2. U.S. Direct Investment Abroad
The United States believes that U.S. investment abroad should also receive fair, equitable, and nondiscriminatory treatment. The basic tenet of our policy is that U.S. investors should be accorded the better of national or most-favored-nation treatment. U.S. investors should receive the most favorable treatment offered by the host country to any investor, foreign or domestic, at the time of establishment and thereafter.
Accordingly, the United States continues to seek the reduction and elimination of practices by governments which restrict, distort, discriminate against, prohibit, or place unreasonable burdens on foreign direct investment.
Foreign direct investment can help ease the adjustment problems facing countries moving from centrally administered to market-oriented economies. For developing countries, particularly those that have embraced free market principles, foreign direct investment is vital to increase growth and reduce debt service burdens.
The adoption by all countries of open foreign direct investment policies would contribute significantly to improved worldwide economic health and would diminish distortions in an increasingly integrated world economy.
3. U.S. Initiatives
The United States has a number of initiatives underway to enhance the free flow of foreign direct investment in accordance with market forces.
-- In the Uruguay round, the United States is negotiating key multilateral agreements to eliminate trade-related investment measures; to protect trade-related intellectual property; and to promote trade in services, an area where many investment rules have prohibited highly competitive U.S. service industries from doing business abroad.
-- The United States, Canada, and Mexico are negotiating the North American free trade agreement, in which we are seeking to liberalize investment principles consistent with U.S. bilateral investment treaties.

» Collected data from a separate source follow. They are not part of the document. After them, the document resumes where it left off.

===== config.mk =====
export PLATFORM = sky130hd
export DESIGN_NAME = mealy_prog_flat
export DESIGN_NICKNAME = d
export VERILOG_FILES = /design/src/rtl/mealy_prog_if.sv /design/src/rtl/mealy_prog.sv /design/src/flat_wrapper.sv
export SDC_FILE = /design/constraint.sdc
export NUM_CORES = 1
export LEC_CHECK = 0
export CAP_MARGIN = 40
export CORE_MARGIN = 10
export CORE_UTILIZATION = 54
export DETAILED_ROUTE_END_ITERATION = 8
export PLACE_DENSITY = 0.75
export SYNTH_ARGS = -nofsm -noshare
export SYNTH_HDL_FRONTEND = slang
export SYNTH_SLANG_ARGS = --single-unit
export TNS_END_PERCENT = 30

===== constraint.sdc =====
create_clock -name clk -period 1.9 [get_ports clk]
set_clock_uncertainty 0.15 [all_clocks]
set_input_delay 0.38 -clock clk [delete_from_list [all_inputs] [get_ports clk]]
set_output_delay 0.38 -clock clk [all_outputs]
set_load 0.005 [all_outputs]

-- In the Enterprise for the Americas Initiative, the United States and its partners are working with the Inter-American Development Bank to help nations of Latin America and the Caribbean to liberalize their investment regimes. To assist in carrying out these reforms, the United States has spearheaded the formation of a multilateral investment fund for Latin America and the Caribbean, which will be administered by the Inter-American Development Bank. Japan, Canada, Spain, Portugal, and several of the largest Latin American countries have agreed to join the United States in contributing to this fund. Others are actively considering joining.
-- The United States has signed bilateral investment treaties with 16 countries in Eastern Europe, Latin America, the Caribbean, Africa, and Asia and is negotiating such agreements with a number of other countries. These treaties represent important commitments to investment reform. They incorporate the principle of nondiscriminatory treatment; affirm international law standards for expropriation, including the principle of prompt, adequate, and effective compensation; provide for freedom of financial flows; and permit investors to take investment disputes to international arbitration.

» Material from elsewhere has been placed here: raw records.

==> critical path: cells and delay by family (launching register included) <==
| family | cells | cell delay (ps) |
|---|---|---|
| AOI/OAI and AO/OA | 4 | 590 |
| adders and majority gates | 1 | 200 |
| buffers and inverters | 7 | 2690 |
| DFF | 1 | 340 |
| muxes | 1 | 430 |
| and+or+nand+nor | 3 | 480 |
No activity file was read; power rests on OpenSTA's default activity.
## src/rtl/tap_scheduler.sv

```systemverilog
// tap_scheduler: per-sample delay-line tap sequencer.
// Writes the incoming sample at wptr, then reads the main, chorus and reverb
// taps from a 1-cycle-latency RAM, strobing each load as its data arrives.
// The frame is then handed to the MCU and held until transmit is seen.
// Optional feature: define TAP_SCHEDULER_CHORUS_LFO_EN to modulate the chorus
// tap with a triangle LFO; otherwise the chorus offset is CHOR_BASE.
module tap_scheduler #(
  parameter int ADDR_W     = 12,
  parameter int CHOR_BASE  = 600,
  parameter int CHOR_DEPTH = 255,
  parameter int LFO_DIV    = 8,
  parameter int REV_DELAY  = 3000
) (
  input  logic              clk,
  input  logic              reset,
  input  logic              start,
  input  logic              chorus_on,
  input  logic              reverb_on,
  input  logic              transmit,
  input  logic [15:0]       mem_data,
  output logic              mem_write,
  output logic [ADDR_W-1:0] mem_addr,
  output logic              main_load,
  output logic              chor_load,
  output logic              rev_load,
  output logic              tfr_ready,
  output logic              busy,
  output logic              overrun
);

  localparam logic [2:0] S_IDLE = 3'd0;
  localparam logic [2:0] S_WR   = 3'd1;
  localparam logic [2:0] S_RM   = 3'd2;
  localparam logic [2:0] S_RC   = 3'd3;
  localparam logic [2:0] S_RR   = 3'd4;
  localparam logic [2:0] S_FIN  = 3'd5;
  localparam logic [2:0] S_WAIT = 3'd6;

  localparam logic [ADDR_W-1:0] CHOR_BASE_A = ADDR_W'(CHOR_BASE);
  localparam logic [ADDR_W-1:0] REV_DELAY_A = ADDR_W'(REV_DELAY);

  logic [2:0]        state_q, state_d;
  logic [ADDR_W-1:0] wptr_q, wptr_d;
  logic              overrun_q, overrun_d;
  logic [ADDR_W-1:0] chor_off;
  logic              frame_done;

  // Sample data flows straight to the downstream datapath; the scheduler only
  // times the strobes, so the read data is not consumed here.
  logic mem_data_unused;
  assign mem_data_unused = ^mem_data;

  assign frame_done = (state_q == S_WAIT) && transmit;

`ifdef TAP_SCHEDULER_CHORUS_LFO_EN
  localparam int                DIV_W    = (LFO_DIV > 1) ? $clog2(LFO_DIV) : 1;
  localparam logic [DIV_W-1:0]  DIV_LAST = DIV_W'(LFO_DIV - 1);
  localparam logic [ADDR_W-1:0] DEPTH_A  = ADDR_W'(CHOR_DEPTH);

  logic [ADDR_W-1:0] lfo_q, lfo_d;
  logic              lfo_up_q, lfo_up_d;
  logic [DIV_W-1:0]  lfo_div_q, lfo_div_d;

  assign chor_off = CHOR_BASE_A + lfo_q;

  // Triangle LFO: one step every LFO_DIV completed frames, bouncing off both ends.
  always_comb begin
    lfo_d     = lfo_q;
    lfo_up_d  = lfo_up_q;
    lfo_div_d = lfo_div_q;
    if (frame_done) begin
      if (lfo_div_q == DIV_LAST) begin
        lfo_div_d = '0;
        if (lfo_up_q) begin
          if (lfo_q >= DEPTH_A) begin
            lfo_d    = lfo_q - 1'b1;
            lfo_up_d = 1'b0;
          end else begin
            lfo_d = lfo_q + 1'b1;
          end
        end else begin
          if (lfo_q == '0) begin
            lfo_d    = lfo_q + 1'b1;
            lfo_up_d = 1'b1;
          end else begin
            lfo_d = lfo_q - 1'b1;
          end
        end
      end else begin
        lfo_div_d = lfo_div_q + 1'b1;
      end
    end
  end

  // LFO state registers.
  always_ff @(posedge clk or negedge reset) begin
    if (!reset) begin
      lfo_q     <= '0;
      lfo_up_q  <= 1'b1;
      lfo_div_q <= '0;
    end else begin
      lfo_q     <= lfo_d;
      lfo_up_q  <= lfo_up_d;
      lfo_div_q <= lfo_div_d;
    end
  end
`else
  assign chor_off = CHOR_BASE_A;
`endif

  // Sequence control: fixed-length tap walk, write pointer advance, overrun capture.
  always_comb begin
    state_d   = state_q;
    wptr_d    = wptr_q;
    overrun_d = overrun_q | (start && (state_q != S_IDLE));
    case (state_q)
      S_IDLE: if (start) state_d = S_WR;
      S_WR:   state_d = S_RM;
      S_RM:   state_d = S_RC;
      S_RC:   state_d = S_RR;
      S_RR:   state_d = S_FIN;
      S_FIN:  state_d = S_WAIT;
      S_WAIT: begin
        if (transmit) begin
          state_d = S_IDLE;
          wptr_d  = wptr_q + 1'b1;
        end
      end
      default: state_d = S_IDLE;
    endcase
  end

  // Control registers.
  always_ff @(posedge clk or negedge reset) begin
    if (!reset) begin
      state_q   <= S_IDLE;
      wptr_q    <= '0;
      overrun_q <= 1'b0;
    end else begin
      state_q   <= state_d;
      wptr_q    <= wptr_d;
      overrun_q <= overrun_d;
    end
  end

  // Output decode: address for each tap one cycle ahead of its load strobe.
  always_comb begin
    mem_write = 1'b0;
    mem_addr  = '0;
    main_load = 1'b0;
    chor_load = 1'b0;
    rev_load  = 1'b0;
    case (state_q)
      S_WR: begin
        mem_write = 1'b1;
        mem_addr  = wptr_q;
      end
      S_RM: mem_addr = wptr_q;
      S_RC: begin
        mem_addr  = wptr_q - chor_off;
        main_load = 1'b1;
      end
      S_RR: begin
        mem_addr  = wptr_q - REV_DELAY_A;
        chor_load = chorus_on;
      end
      S_FIN: rev_load = reverb_on;
      default: ;
    endcase
  end

  assign tfr_ready = (state_q == S_WAIT);
  assign busy      = (state_q != S_IDLE);
  assign overrun   = overrun_q;

endmodule

```

## config.mk

```make
export PLATFORM = sky130hd
export DESIGN_NAME = tap_scheduler
export DESIGN_NICKNAME = d
export VERILOG_FILES = /design/src/rtl/tap_scheduler.sv
export SDC_FILE = /design/constraint.sdc
export NUM_CORES = 1
export LEC_CHECK = 0
export BUFFER_PORTS_ARGS = -buffer_cell sky130_fd_sc_hd__buf_2
export CAP_MARGIN = 20
export CORE_ASPECT_RATIO = 0.5
export CORE_MARGIN = 2
export CORE_UTILIZATION = 45
export DETAILED_ROUTE_END_ITERATION = 6
export PLACE_DENSITY = 0.84
export SETUP_SLACK_MARGIN = 0.1
export SYNTH_ARGS = -nofsm -noshare
export SYNTH_HDL_FRONTEND = slang
export SYNTH_SLANG_ARGS = --single-unit
```

## constraint.sdc

```tcl
create_clock -name clk -period 3.1 [get_ports clk]
set_clock_uncertainty 0.2 [all_clocks]
set_input_delay 0.31 -clock clk [delete_from_list [all_inputs] [get_ports clk]]
set_output_delay 0.31 -clock clk [all_outputs]
set_load 0.01 [all_outputs]
```

==> impl_metrics.toml <==
[cts]
cts_tree = "done"
cts_max_path_buffers = 2
clk_pin_slew_ns = 0.07
clkLatencyLatePin_ns = 0.26
cts_htree_levels = 1
numCtsBuffers = 3
cts_root_buf = "clkbuf_8"
clock-sinks = 16

[layout]
area_delta_synth_final_pct = 19.47
nNetsFinal = 217
fillers = 245
final_layout_size_suffix_gt1_frac = 0.2340
antenna_cells = 0
multi_input_area_um2 = 885.9
regArea_um2 = 400.4

[power]
switchingPower_mw = 0.6151
swShare = 0.4660
power.density_nw_per_um2 = 830.6
power_leakage_nw = 0.8105
p_clk_frac = 0.146
power_frac_seq = 0.213
intPower_mw = 0.7048
peakVddDrop_mv = 0.3850
power_frac_comb = 0.641

[sta]
fin_crit_ns = 2.864
finalSetupViolCount = 0
max_freq_mhz = 349.1
timing.final.crit_share = 0.9240
slew_headroom = 0.7123
rsz0062_at_grt = "no"
report.final.hold_viol_count = 0
tightest_slew_ns = 0.4276
whs_ns = 0.06666
tns_ns = 0
maxSlewViolCount = 0

[min_path]
hold_path.class = "primary input to register"

[worst_setup_path]
cp_cell_sequence = "nor2_2 > nand2_4 > inv_1 > ha_2 > o21ai_1 > nor2_1 > o21ai_1 > mux2i_1 > o211ai_1 > buf_2"
end_kind = "primary output"
max_stage_delay_ns = 0.40
cpMostUsedCell = "o21ai_1"
critPathKind = "register to primary output"
required_ns = 2.59
path_max_fanout = 7
worstPathArrival_ns = 2.35
cp_top_family = "compound AO/OA/AOI/OAI gates"
cp_slowest_cell = "dfrtp_1"
start_kind = "register"
worstPathBufferInverterCount = 2

[floorplan]
start_util = 0.4926
io_pins = 41
fp.dieH_um = 42.44
rows = 13
dieArea_um2 = 3433
core_um2 = 2700
die-width_um = 80.89

[detailed_routing]
finalWirelength_mm = 3.217
postRouteAntennaNets = 0
vias = 1317
drtIter0Drc = 96
firstDrtPassIters = 4
drc = 0
via_per_inst = 5.853
wire_per_inst_um = 14.30

[run]
max_cap_violations = 0

[synthesis]
synth.most_common_cell = "nand2_1"
synth_area_um2 = 1330
synthCells = 163
syn_nets = 191
synth_edf_count = 0
ys_warn_count = 0
synth.top_cell.area_share = 0.3010
netlist_top_cells_count = "nand2_1 (21), dfrtp_1 (16), nor2_1 (13)"
synth_seq_cells = 16
ys.flop_type = "dfrtp_1"
async_reset_ff_frac = 1.000
ys_top_cells_by_area = "dfrtp_1 (30%), nand2_1 (5.9%), xnor2_1 (5.9%), xor2_1 (5.9%), ha_1 (5.6%)"
syn_avg_cell_area_um2 = 8.160
synthDistinctLibCells = 37
yosysSeqAreaShare = 0.3010
yosysTopAreaCell = "dfrtp_1"

[grt]
antenna_found_initial = 0
grt_max_degree = 21
grt.overflow.total = 0
track_usage = 0.1996
grt_pass1_wl_mm = 5.319
grt_pass1_vias = 1134

[placed_design]
gp_congestion = 0.8629
io_buffers = 24
place_hpwl_mm = 2.264

[run_status]
status = "complete, no violations"
-- cells by family (layout without fill, tap and decap cells) --
family,after synthesis,count (layout),synth area share
simple gates,73,73,0.2869
xor+xnor,18,18,0.1185
buf+inv,16,41,0.05926
fa+ha+maj,6,6,0.05644
flops,16,16,0.3010
compound gates,32,32,0.1627
mux,2,2,0.01505
-- what timing repair did --
action | 4_1_cts | 5_1_grt
endpoints found under the hold margin | 16 | 0
hold buffers | 1 | 0
setup endpoints to repair | 3 | 3
setup buffers | 0 | 3
pin swaps | 0 | 2
gates resized for setup | 3 | 6
-- area by class of cell --
class                           count  share of cell area
Multi-Input combinational cell    131              0.5575
Sequential cell                    16              0.2520
Inverter                            5             0.01181
Clock buffer                        4             0.03465
Tap cell                           37             0.02913
Timing Repair Buffer               32              0.1150
-- flip-flops by register name, summed over array words and instances (netlist names) --
register	flops
state_q	3
wptr_q	12
overrun	1
-- stage by stage --
step                  util  area [um^2]  setup WS [ns]  power, mW  std cells
floorplan                -         1330         0.3130     0.8538        163
CTS                 0.5746         1551         0.1006      1.273        222
detailed placement  0.5431         1466         0.2511      1.066        217
global placement    0.5431         1466         0.2689      1.043        217
finish              0.5885         1589         0.2357      1.320        225
global route        0.5885         1589         0.1003      1.417        225
-- path summary, 6_finish.rpt --
kind / start / end / slack, ns / cells after the start
max: state_q[1]$_DFFE_PN0P_ / mem_addr[9] / 0.24 / 10
min: start / overrun$_DFF_PN0_ / 0.07 / 2
max reg2reg: wptr_q[3]$_DFFE_PN0P_ / wptr_q[11]$_DFFE_PN0P_ / 1.03 / 6
min reg2reg: overrun$_DFF_PN0_ / overrun$_DFF_PN0_ / 0.26 / 1
max in group asynchronous: reset / wptr_q[2]$_DFFE_PN0P_ / 2.13 / 2
min in group asynchronous: reset / wptr_q[7]$_DFFE_PN0P_ / 0.29 / 2
$ cat config.mk
export PLATFORM = sky130hd
export DESIGN_NAME = cpu_ctrl
export DESIGN_NICKNAME = d
export VERILOG_FILES = /design/src/rtl/cpu_ctrl.sv
export SDC_FILE = /design/constraint.sdc
export NUM_CORES = 1
export LEC_CHECK = 0
export BUFFER_PORTS_ARGS = -buffer_cell sky130_fd_sc_hd__buf_4
export CAP_MARGIN = 15
export CELL_PAD_IN_SITES_DETAIL_PLACEMENT = 1
export CELL_PAD_IN_SITES_GLOBAL_PLACEMENT = 2
export CORE_ASPECT_RATIO = 2
export CORE_MARGIN = 10
export CORE_UTILIZATION = 30
export CTS_CLUSTER_DIAMETER = 120
export DETAILED_ROUTE_END_ITERATION = 10
export MAX_ROUTING_LAYER = met4
export PLACE_DENSITY_LB_ADDON = 0.3
export RECOVER_POWER = 25
export SLEW_MARGIN = 40
export SYNTH_ARGS = -nofsm -noshare
export SYNTH_HDL_FRONTEND = slang
export SYNTH_SLANG_ARGS = --single-unit
$ cat constraint.sdc
create_clock -name i_clk -period 1.8 [get_ports i_clk]
set_clock_uncertainty 0.05 [all_clocks]
set_input_delay 0.36 -clock i_clk [delete_from_list [all_inputs] [get_ports i_clk]]
set_output_delay 0.36 -clock i_clk [all_outputs]
set_load 0.01 [all_outputs]
--- config.mk ---
export PLATFORM = sky130hd
export DESIGN_NAME = alu_seq_flat
export DESIGN_NICKNAME = d
export VERILOG_FILES = /design/src/rtl/alu_seq_if.sv /design/src/rtl/alu_seq.sv /design/src/flat_wrapper.sv
export SDC_FILE = /design/constraint.sdc
export NUM_CORES = 1
export LEC_CHECK = 0
export ABC_AREA = 1
export CORE_MARGIN = 3
export CORE_UTILIZATION = 40
export DETAILED_ROUTE_END_ITERATION = 8
export GPL_TIMING_DRIVEN = 0
export PLACE_DENSITY = 0.58
export RECOVER_POWER = 50
export REMOVE_ABC_BUFFERS = 1
export SETUP_SLACK_MARGIN = 0.4
export SLEW_MARGIN = 20
export SYNTH_ARGS = -nofsm -noshare
export SYNTH_HDL_FRONTEND = slang
export SYNTH_SLANG_ARGS = --single-unit
export TNS_END_PERCENT = 20
--- constraint.sdc ---
create_clock -name clk -period 5.8 [get_ports clk]
set_input_delay 0.58 -clock clk [delete_from_list [all_inputs] [get_ports clk]]
set_output_delay 0.58 -clock clk [all_outputs]
set_load 0.01 [all_outputs]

-- The United States is also vigorously promoting the adequate and effective protection of intellectual property rights. Such protection is essential for the flow of investment into both developed and developing countries.
-- At the initiative of the United States, member countries of the Organization for Economic Cooperation and Development are studying ways to strengthen multilateral commitment to open, nondiscriminatory treatment of investment.
-- The United States will continue to encourage Japan to remove its investment barriers as an important goal of the Structural Impediments Initiative talks.
Throughout our Nation's history, foreign direct investment has played an important role in increasing economic growth and raising living standards. In order to meet the economic challenges of the 1990's, the United States will continue to implement its open, nondiscriminatory investment policy at home, and its policy of opening markets abroad.